- TL;DR: We show that extra unlabeled data is not required for self-supervised auxiliary tasks to be useful for time series classification, and present new and effective auxiliary tasks.
- Abstract: Self-supervision, in which a target task is improved without external supervision, has primarily been explored in settings that assume the availability of additional data. However, in many cases, particularly in healthcare, one may not have access to additional data (labeled or otherwise). In such settings, we hypothesize that self-supervision based solely on the structure of the data at-hand can help. We explore a novel self-supervision framework for time-series data, in which multiple auxiliary tasks (e.g., forecasting) are included to improve overall performance on a sequence-level target task without additional training data.

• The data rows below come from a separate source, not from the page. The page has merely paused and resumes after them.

### config.mk
export PLATFORM = sky130hd
export DESIGN_NAME = rxq_flush_fifo
export DESIGN_NICKNAME = d
export VERILOG_FILES = /design/src/rtl/rxq_pkg.sv /design/src/rtl/rxq_flush_ctrl.sv /design/src/rtl/rxq_ring.sv /design/src/rtl/rxq_flush_fifo.sv
export SDC_FILE = /design/constraint.sdc
export NUM_CORES = 2
export LEC_CHECK = 0
export BUFFER_PORTS_ARGS = -buffer_cell sky130_fd_sc_hd__buf_2
export CAP_MARGIN = 20
export CORE_MARGIN = 4
export CORE_UTILIZATION = 30
export CTS_CLUSTER_SIZE = 24
export DETAILED_ROUTE_END_ITERATION = 8
export GPL_ROUTABILITY_DRIVEN = 0
export SYNTH_ARGS = -nofsm -noshare
export SYNTH_HDL_FRONTEND = slang
export SYNTH_SLANG_ARGS = --single-unit
### constraint.sdc
create_clock -name clk -period 9.58 [get_ports clk]
set_input_delay 1.916 -clock clk [delete_from_list [all_inputs] [get_ports clk]]
set_output_delay 1.916 -clock clk [all_outputs]
set_load 0.05 [all_outputs]
### src/rtl/rxq_pkg.sv
package rxq_pkg;
  localparam int CTL_RST_BIT = 0;
  localparam int CTL_ON_BIT  = 1;
  localparam int CTL_OFF_BIT = 2;

  typedef struct packed {
    logic on_disable;
    logic on_enable;
  } auto_cfg_t;

  typedef enum logic [1:0] {
    FL_NONE = 2'd0,
    FL_SW   = 2'd1,
    FL_RISE = 2'd2,
    FL_FALL = 2'd3
  } flush_src_t;

  function automatic flush_src_t pick_src(logic sw, logic rise, logic fall,
                                          auto_cfg_t cfg);
    if (sw)                        return FL_SW;
    else if (rise && cfg.on_enable) return FL_RISE;
    else if (fall && cfg.on_disable) return FL_FALL;
    else                           return FL_NONE;
  endfunction
endpackage
--- src/rtl/wl_pkg.sv ---
package wl_pkg;
  typedef enum logic [2:0] {
    ST_IDLE,
    ST_ENTER,
    ST_MRD,
    ST_STROBE,
    ST_WLO,
    ST_SAMPLE,
    ST_EXIT,
    ST_DONE
  } wl_state_e;
endpackage

--- src/rtl/wl_wait_timer.sv ---
module wl_wait_timer #(
  parameter int CNT_W = 8
) (
  input  logic             clk_i,
  input  logic             rst_ni,
  input  logic             load_i,
  input  logic [CNT_W-1:0] load_val_i,
  output logic             expired_o
);
  logic [CNT_W-1:0] cnt_q;

  // Loaded value N gives max(N,1) cycles until expiry
  always_ff @(posedge clk_i or negedge rst_ni) begin
    if (!rst_ni)                       cnt_q <= '0;
    else if (load_i)                   cnt_q <= load_val_i;
    else if (cnt_q > CNT_W'(1))        cnt_q <= cnt_q - CNT_W'(1);
  end

  assign expired_o = (cnt_q <= CNT_W'(1)) && !load_i;
endmodule

--- src/rtl/wl_pass_filter.sv ---
module wl_pass_filter #(
  parameter int PASS_CNT = 2
) (
  input  logic clk_i,
  input  logic rst_ni,
  input  logic clear_i,
  input  logic sample_i,
  input  logic bit_i,
  output logic pass_o,
  output logic miss_o
);
  localparam int RUN_W = $clog2(PASS_CNT + 1);
  localparam logic [RUN_W-1:0] LAST = RUN_W'(PASS_CNT - 1);

  logic [RUN_W-1:0] run_q;

  always_ff @(posedge clk_i or negedge rst_ni) begin
    if (!rst_ni)                     run_q <= '0;
    else if (clear_i || miss_o)      run_q <= '0;
    else if (sample_i && bit_i)      run_q <= run_q + RUN_W'(1);
  end

  assign pass_o = sample_i && bit_i && (run_q == LAST);
  assign miss_o = sample_i && !bit_i;
endmodule

--- src/rtl/wl_tap_ctr.sv ---
module wl_tap_ctr #(
  parameter int TAP_W = 7
) (
  input  logic             clk_i,
  input  logic             rst_ni,
  input  logic             clr_i,
  input  logic             inc_i,
  output logic [TAP_W-1:0] tap_o,
  output logic             at_max_o
);
  localparam logic [TAP_W-1:0] TAP_MAX = {TAP_W{1'b1}};

  logic [TAP_W-1:0] tap_q;

  always_ff @(posedge clk_i or negedge rst_ni) begin
    if (!rst_ni)                  tap_q <= '0;
    else if (clr_i)               tap_q <= '0;
    else if (inc_i && !at_max_o)  tap_q <= tap_q + TAP_W'(1);
  end

  assign tap_o    = tap_q;
  assign at_max_o = (tap_q == TAP_MAX);
endmodule

--- src/rtl/wl_search.sv ---
module wl_search
  import wl_pkg::*;
#(
  parameter int TAP_W    = 7,
  parameter int CNT_W    = 8,
  parameter int PASS_CNT = 2
) (
  input  logic             clk_i,
  input  logic             rst_ni,
  input  logic             start_i,
  input  logic [CNT_W-1:0] wlmrd_cyc_i,
  input  logic [CNT_W-1:0] wlo_cyc_i,
  output logic             mrw_req_o,
  output logic             mrw_enter_o,
  input  logic             mrw_ack_i,
  output logic             strobe_o,
  input  logic             fb_i,
  output logic [TAP_W-1:0] tap_o,
  output logic             done_o,
  output logic             fail_o
);
  wl_state_e state_q, state_d;

  logic             tmr_load, tmr_exp;
  logic [CNT_W-1:0] tmr_val;
  logic             flt_clear, flt_sample, flt_pass, flt_miss;
  logic             tap_clr, tap_inc, tap_max;
  logic             fail_q, fail_set, start_acc;

  wl_wait_timer #(.CNT_W(CNT_W)) u_timer (
    .clk_i      (clk_i),
    .rst_ni     (rst_ni),
    .load_i     (tmr_load),
    .load_val_i (tmr_val),
    .expired_o  (tmr_exp)
  );

  wl_pass_filter #(.PASS_CNT(PASS_CNT)) u_filter (
    .clk_i    (clk_i),
    .rst_ni   (rst_ni),
    .clear_i  (flt_clear),
    .sample_i (flt_sample),
    .bit_i    (fb_i),
    .pass_o   (flt_pass),
    .miss_o   (flt_miss)
  );

  wl_tap_ctr #(.TAP_W(TAP_W)) u_tap (
    .clk_i    (clk_i),
    .rst_ni   (rst_ni),
    .clr_i    (tap_clr),
    .inc_i    (tap_inc),
    .tap_o    (tap_o),
    .at_max_o (tap_max)
  );

  always_comb begin
    state_d    = state_q;
    tmr_load   = 1'b0;
    tmr_val    = wlo_cyc_i;
    flt_clear  = 1'b0;
    flt_sample = 1'b0;
    tap_clr    = 1'b0;
    tap_inc    = 1'b0;
    fail_set   = 1'b0;
    start_acc  = 1'b0;
    unique case (state_q)
      ST_IDLE: if (start_i) begin
        start_acc = 1'b1;
        tap_clr   = 1'b1;
        state_d   = ST_ENTER;
      end
      ST_ENTER: if (mrw_ack_i) begin
        tmr_load = 1'b1;
        tmr_val  = wlmrd_cyc_i;
        state_d  = ST_MRD;
      end
      ST_MRD: if (tmr_exp) state_d = ST_STROBE;
      ST_STROBE: begin
        tmr_load  = 1'b1;
        flt_clear = 1'b1;
        state_d   = ST_WLO;
      end
      ST_WLO: if (tmr_exp) state_d = ST_SAMPLE;
      ST_SAMPLE: begin
        flt_sample = 1'b1;
        if (flt_pass) state_d = ST_EXIT;
        else if (flt_miss) begin
          if (tap_max) begin
            fail_set = 1'b1;
            state_d  = ST_EXIT;
          end else begin
            tap_inc = 1'b1;
            state_d = ST_STROBE;
          end
        end
      end
      ST_EXIT: if (mrw_ack_i) state_d = ST_DONE;
      ST_DONE: state_d = ST_IDLE;
      default: state_d = ST_IDLE;
    endcase
  end

  always_ff @(posedge clk_i or negedge rst_ni) begin
    if (!rst_ni) begin
      state_q <= ST_IDLE;
      fail_q  <= 1'b0;
    end else begin
      state_q <= state_d;
      if (start_acc)     fail_q <= 1'b0;
      else if (fail_set) fail_q <= 1'b1;
    end
  end

  assign mrw_req_o   = (state_q == ST_ENTER) || (state_q == ST_EXIT);
  assign mrw_enter_o = (state_q == ST_ENTER);
  assign strobe_o    = (state_q == ST_STROBE);
  assign done_o      = (state_q == ST_DONE);
  assign fail_o      = fail_q;
endmodule

--- config.mk ---
export PLATFORM = sky130hd
export DESIGN_NAME = wl_search
export DESIGN_NICKNAME = d
export VERILOG_FILES = /design/src/rtl/wl_pkg.sv /design/src/rtl/wl_wait_timer.sv /design/src/rtl/wl_pass_filter.sv /design/src/rtl/wl_tap_ctr.sv /design/src/rtl/wl_search.sv
export SDC_FILE = /design/constraint.sdc
export NUM_CORES = 1
export LEC_CHECK = 0
export ABC_AREA = 1
export BUFFER_PORTS_ARGS = -buffer_cell sky130_fd_sc_hd__buf_2
export CAP_MARGIN = 20
export CORE_MARGIN = 4
export CORE_UTILIZATION = 35
export DETAILED_ROUTE_END_ITERATION = 10
export PLACE_DENSITY = 0.57
export SETUP_SLACK_MARGIN = 0.1
export SYNTH_ARGS = -nofsm -noshare
export SYNTH_HDL_FRONTEND = slang
export SYNTH_SLANG_ARGS = --single-unit
--- constraint.sdc ---
create_clock -name clk_i -period 2.62 [get_ports clk_i]
set_input_delay 0.393 -clock clk_i [delete_from_list [all_inputs] [get_ports clk_i]]
set_output_delay 0.393 -clock clk_i [all_outputs]
set_load 0.005 [all_outputs]
### Word-level counts from Yosys, hierarchy flattened

Index checks and enable logic that the tools add are counted.
Widths: inputs -> output; s select.

* register bits after elaboration: 21
* memories kept: 0
* bits in latches: 0
* memory bits (read-only): 0
* word-level logic and storage cells: 74
* output and inout port bits: 12
* memory bits (writable): 0

* reductions and logical operators: 16
* div/mod/pow operators: 0
* multiplexer cells: 33
* $add $sub $neg: 3
* $mul: 0
* magnitude comparators: 2
* bitwise logic cells: 0
* shifts and indexed selects: 0
* equal/unequal tests: 15

Operators by type and width (number)
* $mux 8: 4
* $mux 3: 8
* $pmux 3 s8: 1
* $mux 1: 15
* $mux 7: 2
* $eq 3x3->1 const B: 4
* $gt 8x1->1 const B: 1
* $le 8x1->1 const B: 1
* $ne 2x2->1 const B: 4
* $reduce_bool 2->1: 4
* $sub 8x1->8 const B: 1
* $add 7x1->7 const B: 1
* $eq 7x7->1 const B: 1
* $eq 3x2->1 const B: 2
* $reduce_and 6->1: 1
* $logic_and 1x1->1: 5
* $mux 2: 2
* $eq 3x1->1 const B: 1
* $logic_not 1->1: 3
* $logic_not 3->1: 1
* $ne 3x2->1 const B: 1
* $add 2x1->2 const B: 1
* $eq 2x1->1 const B: 1
* $logic_or 1x1->1: 2
* 2 further kinds: 2

### Logic depth before layout (Yosys ltp)

* depth after elaboration: 9
* gate-level depth with buffers: 11
* gate-level depth less buffers: 11

### By module

Synthesis repeated with hierarchy kept, for this count alone.

* cells, all modules: 257
* area total of the unflattened synthesis: 1715.4 sq um

Modules (own cells, without submodules)
* wl_wait_timer: sequential area each 200.2 sq um, area an instance 573.0 sq um, cells an instance 80, times used 1
* wl_search: sequential area each 100.1 sq um, area an instance 540.5 sq um, cells an instance 90, times used 1
* wl_tap_ctr: sequential area each 175.2 sq um, area an instance 465.4 sq um, cells an instance 67, times used 1
* wl_pass_filter: sequential area each 50.0 sq um, area an instance 136.4 sq um, cells an instance 20, times used 1

### Worst setup path after synthesis

OpenSTA, ideal clock, no wires.

* kind: register -> register
* start point: register u_timer.cnt_q[0]
* end point: register state_q[2]
* buffers on the path: 0
* data arrival time: 1.302 ns
* library setup time: 0.116 ns
* cell stages (with the launch flop): 12
* period minus slack after synthesis: 1.419 ns
* slack: 1.201 ns
* cell sequence: dfrtp_1 > inv_1 > ha_1 > inv_1 > nand2_1 > nand2_1 > nor2_1 > nand2_1 > nand2_1 > nand2_1 > nand2_1 > nand2_1

* longest elaborated chain between the ends: 4

Ends and longest elaborated chain
* from (decl): line wl_wait_timer.sv:10 `logic [CNT_W-1:0] cnt_q;`
* from (signal assigned): line wl_wait_timer.sv:15 `else if (load_i) cnt_q <= load_val_i;`
* from (signal assigned): line wl_wait_timer.sv:16 `else if (cnt_q > CNT_W'(1)) cnt_q <= cnt_q - CNT_W'(1);`
* $le 8x1->1 (*): line wl_wait_timer.sv:19 `assign expired_o = (cnt_q <= CNT_W'(1)) && !load_i;`
* $logic_and 1x1->1 (*): line wl_wait_timer.sv:19
* $ne 2x2->1 (no source line)
* $reduce_and 6->1 (no source line) (*)
* to (signal assigned): line wl_search.sv:109 `state_q <= state_d;`
* to (decl): line wl_search.sv:22 `wl_state_e state_q, state_d;`

Mark *: on every way between the ends. The rest lies on a longest branch, timed or not.
A chain may end at the register's enable or synchronous reset.

### Final worst setup path

* start point: register state_q[2]
* end point: output mrw_req_o

* longest elaborated chain between the ends: 2

Ends and longest elaborated chain
* $eq 3x1->1 or $eq 3x3->1 (tied branches): line wl_search.sv:115 `assign mrw_req_o = (state_q == ST_ENTER) || (state_q == ST_EXIT);`
* $logic_or 1x1->1 (*): line wl_search.sv:115
* to (decl): line wl_search.sv:13 `output logic mrw_req_o,`

Marked as above.

==> impl_metrics.py <==
metrics = {
    "timing": {
        "worst_hold_slack_ps": 78.67,
        "max_freq_ghz": 0.5656,
        "setup_viol": 0,
        "setup_ws_ps": 851.9,
        "tightest_slew_ps": 545.3,
        "setup_tns_ps": 0,
        "relSlewSlack_pct": 63.65,
        "finalMaxSlewViolations": 0,
        "finalCriticalPeriod_ps": 1768,
        "fin_worst_skew_ps": 3.071,
        "min_period_over_period_pct": 67.49,
        "hold_viol": 0,
        "grt_setup_unrepaired": "false",
    },
    "floorplan": {
        "dieWidth_um": 74.47,
        "dieArea_um2": 5546,
        "coreArea_um2": 4144,
        "pin_count": 33,
        "num_rows": 23,
        "die_y_um": 74.47,
        "start_util_pct": 37.32,
    },
    "worst_setup_path": {
        "cp_slowest_stage_delay_ps": 690,
        "worstSetupPathType": "reg -> out",
        "critPathMaxFanout": 8,
        "arrival_ps": 1380,
        "cp-start-kind": "flop",
        "cp-end-kind": "output pin",
        "critical_path.cell_chain": "inv_6 > nand3_2 > nand2_2 > buf_2",
        "crit_slowest_cell": "dfrtp_1",
        "required_ps": 2230,
        "reg2regPathDepth": 11,
    },
    "synth": {
        "syn_area_per_cell_um2": 7.618,
        "yosys_warnings": 0,
        "synth_ff_type": "dfrtp_1",
        "synth_edf_count": 0,
        "yosysTopAreaCell": "dfrtp_1",
        "synthTopCellsByArea": "dfrtp_1 (34%), nand2_1 (14%), inv_1 (5.8%), nand3_1 (3.9%), ha_1 (3.2%)",
        "synthTopCellsByCount": "nand2_1 (57), inv_1 (24), dfrtp_1 (21)",
        "synth_nets": 228,
        "synth_top_area_share_pct": 33.98,
        "synth_most_common_cell": "nand2_1",
        "ys_seq_area_share_pct": 33.98,
        "ys_types": 34,
        "synth-async-reset-ratio_pct": 100.0,
        "synth_seq_cells": 21,
        "syn_inst": 203,
        "netlist_area_um2": 1546,
    },
    "cells_and_area": {
        "post-route-cell-area_um2": 1784,
        "multi_input_area_um2": 864.6,
        "utilization_pct": 43.06,
        "nets": 262,
        "drive_gt1_share_pct": 29.66,
        "n_fill_cell": 440,
        "insertedDiodeCount": 0,
        "seqCellArea_um2": 525.5,
        "areaGrowthSynthToFinish_pct": 15.37,
        "fin_cells": 286,
    },
    "global_routing": {
        "overflow": 0,
        "grt_max_degree": 22,
        "grt_pass1_vias": 1238,
        "track_usage_pct": 13.14,
        "grt_pass1_wl_um": 5623,
        "antenna_found_initial": 0,
    },
    "cts": {
        "post_cts_buffers": 0,
        "cts_tree": "yes",
        "cts_buffers": 3,
        "clk_pin_slew_ps": 80,
        "cts_hold_buf": 0,
        "cts_resized": 0,
        "htree_num_levels": 1,
        "cts_sinks": 21,
        "cts_max_path_buffers": 2,
        "clk_latency_ps": 260,
        "cts-root-buf": "clkbuf_8",
    },
    "placed_design": {
        "place_ws_ps": 1019,
        "post-dp-hpwl_um": 2651,
        "dp.cells": 282,
        "io_buffers": 32,
        "placed_cell_area_um2": 1735,
        "gp_congestion": 0.7647,
    },
    "route": {
        "wire_per_inst_um": 11.63,
        "drt-vias-per-instance": 4.650,
        "drt-total-wl_um": 3327,
        "route.detailed.drc": 0,
        "dr.pass1.iters": 4,
        "dr_total_vias": 1330,
        "drt-initial-drc-count": 91,
        "ant_nets": 0,
    },
    "power": {
        "power.leakage_nw": 0.9716,
        "power_density_nw_per_um2": 1003,
        "p_total_mw": 1.790,
        "vdd_drop_max_v": 0.0003526,
    },
    "run": {
        "maxCapViolations": 0,
    },
    "hold_path": {
        "min_path_type": "in -> async",
    },
    "status": {
        "status": "complete, no violations",
    },
}
## worst paths after layout
check | from | endpoint | slack, ps
worst max-delay path | state_q[2] | mrw_req_o | 850
worst min-delay path | rst_ni | u_tap.tap_o[1] | 80
worst max register to register | u_timer.cnt_q[0] | state_q[2] | 1010
worst min register to register | u_filter.run_q[1] | u_filter.run_q[1] | 500
max in group asynchronous | rst_ni | state_q[2] | 2210
min in group clk_i | wlmrd_cyc_i[1] | u_timer.cnt_q[1] | 400
## critical path, delay by kind of cell, from the launching register on
family                 cells  cell delay [ps]
AND/OR/NAND/NOR            2              190
buffers and inverters      2              220
flip-flops                 1              690
## area by class of cell
type,instances,share of cell area [%]
Multi-Input combinational cell,149,48.46
Sequential cell,21,29.45
Timing Repair Buffer,32,8.976
Inverter,30,6.872
Tap cell,50,3.506
Clock buffer,3,2.314
Clock inverter,1,0.4208
## cell usage in the layout, fill, tap and decap left out, drive strengths merged
cell type  netlist  final
inv             30     30
or2              2      2
a31oi            1      1
nor2            20     20
clkinvlp         0      1
a22oi            5      5
nor3             2      2
o21bai           2      2
xnor2            3      3
nand2           66     66
buf              3     32
a21oi            9      9
o21ai           11     11
nand3b           2      2
nand4            3      3
dfrtp           21     21
nand3           15     15
ha               4      4
xor2             1      1
o211ai           3      3
clkbuf           0      3
## flip-flops by register name, indices dropped and copies added (netlist names)
name / flops
fail_o: 1
u_filter.run_q: 2
state_q: 3
u_timer.cnt_q: 8
u_tap.tap_o: 7
## cells by family after synthesis
family / share of synthesized area, %
simple gates: 37.06
buf+inv: 10.11
compound gates: 13.35
flops: 33.98
xor+xnor: 2.266
fa+ha+maj: 3.236
## where the power goes
| group | switching [mW] | internal (mW) |
|---|---|---|
| Clock | 0.115 | 0.108 |
| Combinational | 0.554 | 0.388 |
| Sequential | 0.183 | 0.443 |
| Total | 0.851 | 0.938 |
## routing by layer
metal  share of wire (%)  vias up  GRT usage [%]
met5                   0        -              0
met4                0.72        0          2.569
met3                 4.4        4          2.973
met2                  45       23          21.27
met1                  50      588          18.10
li1                    -      715              -
(Power assumes the default switching activity.)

We call this approach limited self-supervision, as we limit ourselves to only the data at-hand. We demonstrate the utility of limited self-supervision on three sequence-level classification tasks, two pertaining to real clinical data and one using synthetic data. Within this framework, we introduce novel forms of self-supervision and demonstrate their utility in improving performance on the target task. Our results indicate that limited self-supervision leads to a consistent improvement over a supervised baseline, across a range of domains. In particular, for the task of identifying atrial fibrillation from small amounts of electrocardiogram data, we observe a nearly 13% improvement in the area under the receiver operating characteristics curve (AUC-ROC) relative to the baseline (AUC-ROC=0.55 vs. AUC-ROC=0.62). Limited self-supervision applied to sequential data can aid in learning intermediate representations, making it particularly applicable in settings where data collection is difficult.
- Code: https://bit.ly/2l2X4ax
- Keywords: Sequential Representation Learning, Self-Supervision, Function Approximation
- Original Pdf: pdf